Here’s a look at the potential perks of a regular running routine and what 3 miles a day will get you.
Even if you HATE running, you have to admit it has some pretty dope perks.
Running is a top-notch cardiovascular endurance activity. It helps you maintain increased breathing and heart rates for an extended period. Over time, this can increase stamina, reduce fatigue, and improve heart and lung function.
There’s also a chance running on the reg can increase your lifespan. Cardiovascular disease (CVD) is the leading cause of death worldwide. According to a 2015 study, even 5 to 10 minutes of running a day is associated with a reduced risk of CVD and death. So, a 3 mile a day habit couldn’t hurt, if you’re able.
Cardio gets a lot of credit, but running also boasts strengthening benefits. It activates a full range of leg muscles including your quads, hamstrings, and calves. Additionally, you’ll feel the burn in your butt, back, and abs.
You should also consider incorporating some resistance training into your workout. Research shows it can help improve your running performance and may reduce your risk of injury. So, taking on your daily 3 miles should gradually get easier.
Strengthens bones (maybe)
Running is a weight bearing exercise, which means it might help with bone health. According to a 2019 study, running is more effective at increasing bone density in healthy adults and kiddos when compared to walking. But we def need more research to prove this 10/10.

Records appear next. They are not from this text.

--- src/hdl/b64e_pkg.sv ---
// ----------------------------------------------------------------------------
// b64e_pkg: shared types and constants of the base64 stream encoder
// Holds the command word passed from front to back, the queue status,
// the queue depth and the 6-bit symbol to ASCII alphabet mapping.
// ----------------------------------------------------------------------------
package b64e_pkg;

  localparam int QDepth = 4;
  localparam int QPtrW  = $clog2(QDepth);
  localparam int QCntW  = $clog2(QDepth + 1);

  // ASCII '=' used for padding
  localparam logic [6:0] PadChar = 7'h3D;

  // One encoding command: up to two symbols, then padding up to last_slot
  typedef struct packed {
    logic [5:0] sym0;      // first 6-bit symbol
    logic [5:0] sym1;      // second 6-bit symbol, used when two_sym is set
    logic       two_sym;   // slot one carries sym1 (else padding)
    logic [1:0] last_slot; // index of the final character of this command
    logic       eom;       // final character closes the message
  } b64e_cmd_t;

  // Queue status seen by the front and the back
  typedef struct packed {
    logic [QCntW-1:0] count;
    logic             empty;
    logic             full;
  } b64e_qstat_t;

  // Map a 6-bit symbol onto the standard alphabet
  function automatic logic [6:0] sym_char(input logic [5:0] s);
    logic [6:0] s7;
    s7 = {1'b0, s};
    case (s) inside
      [6'd0:6'd25]:  sym_char = s7 + 7'h41;  // 'A'..'Z'
      [6'd26:6'd51]: sym_char = s7 + 7'h47;  // 'a'..'z'
      [6'd52:6'd61]: sym_char = s7 - 7'd4;   // '0'..'9'
      6'd62:         sym_char = 7'h2B;       // '+'
      default:       sym_char = 7'h2F;       // '/'
    endcase
  endfunction

endpackage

Basically, your 3 miles per day can put the right amount of stress on your bones to promote strength.
Running is a super effective way to burn calories. According to the Centers of Disease Control and Prevention (CDC), a 154-pound person will burn about 295 calories when jogging for 30 minutes at 5 miles per hour. A very general rule is that you burn about 100 calories per mile. But the exact amount of calories burned depends on:
Terrain can totes affect the amount of calories you burn on your runs. Generally, you’ll burn more calories on tougher terrains than clean, flat surfaces, due to the amount of energy you need to exert. Your joints and muscles work extra hard to keep your body upright and balanced.
Incline is also super important. According to a 2018 study, walking on an incline promotes peroneal strength, which might help peeps with weaker ankles. You can also burn more calories when running uphill.
According to Dwight Schrute, “If you want to win, you got to fuel like a winner.” And NGL, Dwight is right. Staying hydrated and staying on top of your nutrition can help you make the most out of your runs.
Before your run
Try to eat a balanced meal 3 to 4 hours before your 3-mile run. The ideal meal should be high in carbs, moderate in protein, and low in fat. BTW, the ACSM suggests drinking 17 to 20 ounces of water with this meal. But you may want to drink more if it’s super hot out.
Snack attack: You should have a snack about 30 minutes before your run. Just be sure, keep it small to avoid indigestion or nausea. A banana, crackers with peanut butter, or half an energy bar are all good choices.
During your run
Since your run is 3 miles, you should be able to have a good gauge pretty quickly on how much fuel you’ll need. But no matter how long your run is, always stay hydrated throughout your workout. Dehydration is no joke!
After your run
Post-workout nutrition is vital for recovery and results. A mix of carbs, fats, and proteins is best. Here are some tasty examples:
- 1 serving of salmon with half a baked sweet potato
- 1 can of tuna mixed with 2 tablespoons of Greek yogurt
- a rice cake with 2 tablespoons of nut butter and pumpkin seeds
- 1 cup of low fat cottage cheese with 2 tablespoons of wheat germ
- 1 slice of avocado toast on whole-grain bread with a glass of low fat milk
One of the biggest benefits of running is that you don’t need any fancy equipment. But you still gotta gear up.
Your running shopping list should include:
- athletic socks
- running shoes
- reusable water bottle
- light, breathable clothing for hot weather
- thermal undershirts, thick hats or winter headbands, and a winter running jacket for colder climates
If you’re running off the beaten track, you should always have a way to get in contact with someone in case of emergencies. You should also carry a portable GPS tracker and a whistle for safety. To learn more, check out our guide to trail running.
SPF PSA: Don’t forget to use sunscreen (even on overcast days)!
Running 3 miles on the reg is a great way to burn calories. It will also help you increase strength and cardiovascular endurance. Just keep in mind, it can take time to develop enough stamina to hit the 3-mile mark. So be patient with the process and stick with it. You got this.